Make SSH use gpg-agent

ssh-agent

OpenSSH is the defacto "standard" for SSH clients and servers on Linux and macOS. (This is apparently true for newer versions of windows as well.)

The ssh program normally uses a program called ssh-agent to hold SSH secret keys in memory. The ssh-agent program actually performs the encryption operations necessary to authenticate SSH connections, without ssh needing to know the actual secret key.

On most systems, ssh-agent is started as part of each user's login process. When it starts, it creates a "Unix Domain Socket". The full pathname to this socket ends up being stored in an SSH_AUTH_SOCK environment variable, which ends up being inherited by other processes within the user's login session.

Unix Domain Sockets work the same way that a network socket works, but ...

  • Unix sockets can only be used to communicate with other processes on the same machine.

  • Instead of each endpoint being an IP address and port number, the endpoint is a filename on the local filesystem.

Programs like ssh, scp, and sftp use the SSH_AUTH_SOCK environment variable to find the agent. If this variable doesn't exist, ssh will not be able to use an agent, and will only be able to authenticate using passwords or secret key files stored on the local disk.

The protocol (or "language") that SSH clients use when talking to ssh-agent is fairly simple, although it doesn't seem to be widely documented. The best thing I've been able to find every time I've looked for it is an IETF draft document which "expired" in 2020 ... which doesn't make it any less valid, it just means that the document hadn't been updated for six months (which is probably a good thing, it means the document didn't need to be updated.)

macOS

macOS 10.5 and later set things up to start an ssh-agent process as part of each user's login process. The underlying mechanics are different for different macOS versions, and the filename of the Unix socket is randomly generated, but the result is that every process running as part of the user's login session, will inherit an SSH_AUTH_SOCK environment variable pointing to that Unix socket.

With macOS 10.15 and later, the SIP (System Integrity Protection) mechanism makes it difficult (and in later versions, impossible) to make macOS not start ssh-agent automatically.

Linux

Most Linux distributions do something similar, especially if the login session involves a GUI desktop environment. If it doesn't happen automatically, it's usually fairly simple to edit your "login scripts" (such as a .bashrc file) to either start an agent, or find an existing agent process, and export the SSH_AUTH_SOCK environment variable for you.

Note that I haven't needed to mess with this stuff in at least ten years, and I don't honestly remember any details about it.

gpg-agent

GnuPG has a program called gpg-agent which performs the same kind of in-memory caching, but for for PGP keys.

The gpg-agent program can be configured to open a unix socket and speak the ssh-agent protocol.

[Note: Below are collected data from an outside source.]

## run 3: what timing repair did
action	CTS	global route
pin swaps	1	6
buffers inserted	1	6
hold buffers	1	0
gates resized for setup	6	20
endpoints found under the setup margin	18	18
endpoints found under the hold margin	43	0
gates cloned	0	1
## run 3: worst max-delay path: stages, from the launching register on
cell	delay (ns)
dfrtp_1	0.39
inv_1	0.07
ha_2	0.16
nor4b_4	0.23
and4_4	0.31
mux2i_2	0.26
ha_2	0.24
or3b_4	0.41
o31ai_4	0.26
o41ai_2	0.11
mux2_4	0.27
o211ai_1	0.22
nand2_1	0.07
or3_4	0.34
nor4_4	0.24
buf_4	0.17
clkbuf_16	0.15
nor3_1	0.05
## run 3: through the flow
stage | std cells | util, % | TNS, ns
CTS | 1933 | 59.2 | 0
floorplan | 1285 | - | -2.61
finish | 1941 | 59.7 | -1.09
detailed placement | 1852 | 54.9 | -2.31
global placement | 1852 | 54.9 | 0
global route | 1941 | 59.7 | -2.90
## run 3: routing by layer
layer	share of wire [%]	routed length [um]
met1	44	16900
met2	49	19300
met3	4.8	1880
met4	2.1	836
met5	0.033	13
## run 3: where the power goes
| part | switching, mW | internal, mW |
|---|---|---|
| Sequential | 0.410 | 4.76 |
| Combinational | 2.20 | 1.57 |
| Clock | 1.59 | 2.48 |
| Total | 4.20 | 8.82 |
### config.mk
export PLATFORM = sky130hd
export DESIGN_NAME = memory_mapped_io_uart_rx
export DESIGN_NICKNAME = d
export VERILOG_FILES = /design/src/rtl/memory_mapped_io_uart_rx.sv
export SDC_FILE = /design/constraint.sdc
export NUM_CORES = 2
export LEC_CHECK = 0
export CAP_MARGIN = 20
export CELL_PAD_IN_SITES_DETAIL_PLACEMENT = 0
export CELL_PAD_IN_SITES_GLOBAL_PLACEMENT = 1
export CORE_MARGIN = 2
export CORE_UTILIZATION = 40
export CTS_BUF_LIST = sky130_fd_sc_hd__clkbuf_4 sky130_fd_sc_hd__clkbuf_8 sky130_fd_sc_hd__clkbuf_16
export DETAILED_ROUTE_END_ITERATION = 12
export HOLD_SLACK_MARGIN = 0.02
export PLACE_DENSITY_LB_ADDON = 0.1
export SLEW_MARGIN = 25
export SYNTH_ARGS = -nofsm -noshare
export SYNTH_HDL_FRONTEND = slang
export SYNTH_SLANG_ARGS = --single-unit
### constraint.sdc
create_clock -name clk -period 5.7 [get_ports clk]
set_input_delay 0.855 -clock clk [delete_from_list [all_inputs] [get_ports clk]]
set_output_delay 0.855 -clock clk [all_outputs]
set_load 0.05 [all_outputs]
$ cat src/rtl/golden_nonce_uart_tx.sv
// Golden-nonce return path: queues nonces from the hashing core and sends each one
// over an 8N1 UART line as four bytes, most significant byte first.
module golden_nonce_uart_tx #(
    parameter int CLK_FREQUENCY   = 50_000_000,
    parameter int BAUD_RATE       = 115200,
    parameter int FIFO_DEPTH_LOG2 = 2
) (
    input  logic                       clk,
    input  logic                       reset_n,
    input  logic [31:0]                golden_nonce,
    input  logic                       golden_nonce_valid,
    output logic                       uart_tx,
    output logic                       busy,
    output logic                       overflow,
    output logic [FIFO_DEPTH_LOG2:0]   fifo_count
);

    // state | meaning
    // IDLE  | line high, waiting for a queued nonce
    // START | start bit (low) of the current byte
    // DATA  | eight data bits, LSB first
    // STOP  | stop bit (high); next byte or back to IDLE
    typedef enum logic [1:0] {IDLE, START, DATA, STOP} state_t;

    localparam int DIV    = CLK_FREQUENCY / BAUD_RATE;
    localparam int BAUD_W = $clog2(DIV);
    localparam int DEPTH  = 1 << FIFO_DEPTH_LOG2;
    localparam int CNT_W  = FIFO_DEPTH_LOG2 + 1;
    localparam logic [BAUD_W-1:0] BAUD_LAST  = BAUD_W'(DIV - 1);
    localparam logic [CNT_W-1:0]  COUNT_FULL = CNT_W'(DEPTH);

    logic [31:0]                mem [DEPTH];
    logic [FIFO_DEPTH_LOG2-1:0] wr_ptr;
    logic [FIFO_DEPTH_LOG2-1:0] rd_ptr;
    logic                       full;
    logic                       push_ok;
    logic                       pop;

    state_t             state_q, state_d;
    logic [BAUD_W-1:0]  baud_q, baud_d;
    logic [2:0]         bit_q, bit_d;
    logic [1:0]         byte_q, byte_d;
    logic [31:0]        shift_q, shift_d;
    logic [7:0]         tx_byte_q, tx_byte_d;
    logic               line_d;
    logic               baud_end;

    assign full     = (fifo_count == COUNT_FULL);
    // A push into a full FIFO still fits when the head leaves on the same edge.
    assign push_ok  = golden_nonce_valid && (!full || pop);
    assign baud_end = (baud_q == BAUD_LAST);
    assign busy     = (state_q != IDLE);

    always_ff @(posedge clk) begin
        if (push_ok) begin
            mem[wr_ptr] <= golden_nonce;
        end
    end

    always_ff @(posedge clk or negedge reset_n) begin
        if (!reset_n) begin
            wr_ptr     <= '0;
            rd_ptr     <= '0;
            fifo_count <= '0;
            overflow   <= 1'b0;
        end else begin
            if (push_ok) begin
                wr_ptr <= wr_ptr + FIFO_DEPTH_LOG2'(1);
            end
            if (pop) begin
                rd_ptr <= rd_ptr + FIFO_DEPTH_LOG2'(1);
            end
            case ({push_ok, pop})
                2'b10:   fifo_count <= fifo_count + CNT_W'(1);
                2'b01:   fifo_count <= fifo_count - CNT_W'(1);
                default: fifo_count <= fifo_count;
            endcase
            if (golden_nonce_valid && !push_ok) begin
                overflow <= 1'b1;
            end
        end
    end

    always_ff @(posedge clk or negedge reset_n) begin
        if (!reset_n) begin
            state_q   <= IDLE;
            baud_q    <= '0;
            bit_q     <= '0;
            byte_q    <= '0;
            shift_q   <= '0;
            tx_byte_q <= '0;
            uart_tx   <= 1'b1;
        end else begin
            state_q   <= state_d;
            baud_q    <= baud_d;
            bit_q     <= bit_d;
            byte_q    <= byte_d;
            shift_q   <= shift_d;
            tx_byte_q <= tx_byte_d;
            uart_tx   <= line_d;
        end
    end

    // The line register follows the current state, so uart_tx lags the state by one cycle.
    always_comb begin
        state_d   = state_q;
        baud_d    = baud_q;
        bit_d     = bit_q;
        byte_d    = byte_q;
        shift_d   = shift_q;
        tx_byte_d = tx_byte_q;
        pop       = 1'b0;
        line_d    = 1'b1;
        case (state_q)
            IDLE: begin
                if (fifo_count != '0) begin
                    pop     = 1'b1;
                    shift_d = mem[rd_ptr];
                    byte_d  = 2'd0;
                    baud_d  = '0;
                    state_d = START;
                end
            end
            START: begin
                line_d = 1'b0;
                if (baud_end) begin
                    baud_d  = '0;
                    bit_d   = 3'd0;
                    state_d = DATA;
                    case (byte_q)
                        2'd0:    tx_byte_d = shift_q[31:24];
                        2'd1:    tx_byte_d = shift_q[23:16];
                        2'd2:    tx_byte_d = shift_q[15:8];
                        default: tx_byte_d = shift_q[7:0];
                    endcase
                end else begin
                    baud_d = baud_q + BAUD_W'(1);
                end
            end
            DATA: begin
                line_d = tx_byte_q[bit_q];
                if (baud_end) begin
                    baud_d = '0;
                    if (bit_q == 3'd7) begin
                        state_d = STOP;
                    end else begin
                        bit_d = bit_q + 3'd1;
                    end
                end else begin
                    baud_d = baud_q + BAUD_W'(1);
                end
            end
            STOP: begin
                line_d = 1'b1;
                if (baud_end) begin
                    baud_d = '0;
                    if (byte_q == 2'd3) begin
                        state_d = IDLE;
                    end else begin
                        byte_d  = byte_q + 2'd1;
                        state_d = START;
                    end
                end else begin
                    baud_d = baud_q + BAUD_W'(1);
                end
            end
            default: state_d = IDLE;
        endcase
    end

endmodule

$ cat config.mk
export PLATFORM = sky130hd
export DESIGN_NAME = golden_nonce_uart_tx
export DESIGN_NICKNAME = d
export VERILOG_FILES = /design/src/rtl/golden_nonce_uart_tx.sv
export SDC_FILE = /design/constraint.sdc
export NUM_CORES = 1
export LEC_CHECK = 0
export ABC_CLOCK_PERIOD_IN_PS = 2350
export BUFFER_PORTS_ARGS = -buffer_cell sky130_fd_sc_hd__clkbuf_2
export CAP_MARGIN = 40
export CORE_MARGIN = 10
export CORE_UTILIZATION = 30
export DETAILED_ROUTE_END_ITERATION = 8
export HOLD_SLACK_MARGIN = 0.02
export PLACE_DENSITY = 0.47
export SLEW_MARGIN = 10
export SYNTH_ARGS = -nofsm -noshare
export SYNTH_HDL_FRONTEND = slang
export SYNTH_SLANG_ARGS = --single-unit
$ cat constraint.sdc
create_clock -name clk -period 2.35 [get_ports clk]
set_clock_uncertainty 0.1 [all_clocks]
set_input_delay 0.47 -clock clk [delete_from_list [all_inputs] [get_ports clk]]
set_output_delay 0.47 -clock clk [all_outputs]
set_load 0.01 [all_outputs]
### Word-level counts from Yosys, hierarchy flattened

Memories as Yosys holds them, arrays and structs flattened. A register that Yosys moved wholly into a read port is not among the register bits.
Index checks and enable logic that the tools add are counted.

| cells by class | value |
|---|---|
| multiplexer cells | 27 |
| reduce and logical (&&, ||, !) cells | 19 |
| equality and inequality tests | 18 |
| add/sub/neg operators | 7 |
| $lt $le $gt $ge | 1 |

Operators by type and width:

| kind | count |
|---|---|
| one-hot mux 8 bit (3 select lines) | 1 |
| 2-to-1 mux 9 bit | 2 |
| one-hot mux 9 bit (2 select lines) | 1 |
| 2-to-1 mux 2 bit | 8 |
| != test 2 bit (second input constant) | 7 |
| one-hot mux 3 bit (2 select lines) | 2 |
| equality test 2 bit (second input constant) | 5 |
| adder 9 x 1 -> 9 bit (second input constant) | 1 |
| equality test 9 bit (second input constant) | 1 |
| 2-to-1 mux 3 bit | 3 |
| one-hot mux 2 bit (4 select lines) | 1 |
| AND reduction 4 bit | 2 |
| nonzero test 2 bit | 4 |
| adder 2 x 1 -> 2 bit (second input constant) | 3 |
| adder 3 x 1 -> 3 bit (second input constant) | 2 |
| equality test 2 x 1 -> 1 bit (second input constant) | 3 |
| equality test 3 bit (second input constant) | 2 |
| 2-to-1 mux 1 bit | 6 |
| AND reduction 5 bit | 1 |
| zero test 2 bit | 2 |
| less-than comparator 3 x 4 -> 1 bit (second input constant) | 1 |
| one-hot mux 2 bit (2 select lines) | 1 |
| AND reduction 2 bit | 2 |
| binary-select mux 1 bit (select 3 bit) | 1 |
| 7 further kinds | 10 |

| word-level totals | value |
|---|---|
| memories kept | 1 |
| bits in registers | 33 |
| bits of input ports | 35 |
| bits in writable memories | 128 |
| word-level logic and storage cells | 83 |

Memory list:

| name | depth | width | rd ports | clocked after Yosys merged registers in | wr ports | RTL line | text |
|---|---|---|---|---|---|---|---|
| mem | 4 | 32 | 1 | 1 | 1 | 32 | `logic [31:0] mem [DEPTH];` |

### Logic depth before layout (Yosys ltp)

| depth | value |
|---|---|
| depth in word-level cells | 7 |
| mapped depth | 9 |
| mapped depth without buffers | 9 |

### Least setup slack after synthesis

No wires, ideal clock.

| path | value |
|---|---|
| path kind | reg2reg |
| start point | register state_q[0] |
| end point | memory mem[2][0] (enable) |
| slack | -0.039 ns |
| required time | 1.858 ns |
| arrival time | 1.897 ns |
| buffers on the path | 1 |
| library setup time | 0.392 ns |
| stages on the path, launching flop included | 7 |
| cell sequence | dfrtp_1 -> inv_1 -> ha_1 -> nor4b_2 -> nor2b_1 -> buf_6 -> and2_1 |

| between the ends | value |
|---|---|
| word-level cells in the longest chain between the ends | 6 |

Ends and longest elaborated chain:

| item | RTL line | text |
|---|---|---|
| start, declared | 39 | `state_t state_q, state_d;` |
| start signal, assigned | 94 | `state_q <= state_d;` |
| zero test 2 bit | 114 | `case (state_q)` |
| 2-to-1 mux 1 bit | 114 |  |
| logical OR 1 bit | 50 | `assign push_ok = golden_nonce_valid && (!full \|\| pop);` |
| logical AND 1 bit | 50 |  |
| 2-to-1 mux 1 bit | 55 | `if (push_ok) begin` |
| 2-to-1 mux 1 bit (implied by the code) | 56 | `mem[wr_ptr] <= golden_nonce;` |
| end, declared | 32 |  |

Every way passes these cells.

### Worst setup path after layout

| path | value |
|---|---|
| start point | register state_q[1] |
| end point | register fifo_count[2] |

| between the ends | value |
|---|---|
| word-level cells in the longest chain between the ends | 6 |
| elaborated cells between the ends (all ways) | 8 |
| those cells by class | 2 x eq/ne; 2 x mux; 4 x reduce/logical |

Ends and longest elaborated chain:

| item | RTL line | text |
|---|---|---|
| zero test 2 bit * | 114 |  |
| 2-to-1 mux 1 bit * | 114 |  |
| logical OR 1 bit | 50 |  |
| logical AND 1 bit | 50 |  |
| equality test 2 x 1 -> 1 bit or equality test 2 bit (tied branches) | 73 | `case ({push_ok, pop})` |
| one-hot mux 3 bit (2 select lines) or nonzero test 2 bit (tied branches) | - |  |
| end signal, assigned | 74 | `2'b10: fifo_count <= fifo_count + CNT_W'(1);` |
| end signal, assigned | 75 | `2'b01: fifo_count <= fifo_count - CNT_W'(1);` |
| end signal, assigned | 76 | `default: fifo_count <= fifo_count;` |
| end, declared | 15 | `output logic [FIFO_DEPTH_LOG2:0] fifo_count` |

Every way passes the cells marked *; elsewhere a longest branch is shown, timed or not.
A chain may end at the register's enable or synchronous reset.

If you do this, gpg-agent will be able to perform the same signing operations that ssh-agent does, using any of the following:

  • SSH secret key files (such as "id_rsa") from disk.
  • PGP authentication subkeys from your keyring.
  • PGP authentication subkeys stored on a smartcard, such as a YubiKey.

So what we want to do is make all SSH clients talk to gpg-agent instead of ssh-agent. SSH clients use the SSH_AUTH_SOCK environment variable to find the agent, so ...

If we make the SSH_AUTH_SOCK environment variable point to the Unix socket that gpg-agent opens, when an SSH client tries to talk to ssh-agent, it will actually be talking to gpg-agent.

Ultimately, we need to make the SSH_AUTH_SOCK variable to point to the Unix socket file that gpg-agent creates.

macOS

Back in 2018, I figured out how to stop macOS from starting the ssh-agent process, and how to make the login process set the SSH_AUTH_SOCK environment variable point to the socket created by gpg-agent. This worked for a while, but then SIP came along (and later APFS with its immutable filesystems) and that approach didn't work anymore.

Then I found this article, which explains how to "do it the other way around". Instead of trying to change what macOS does, we can replace the Unix socket file with a symbolic link, pointing to the Unix socket where gpg-agent is listening for connections from SSH clients.

This is so much simpler than what I had originally come up with.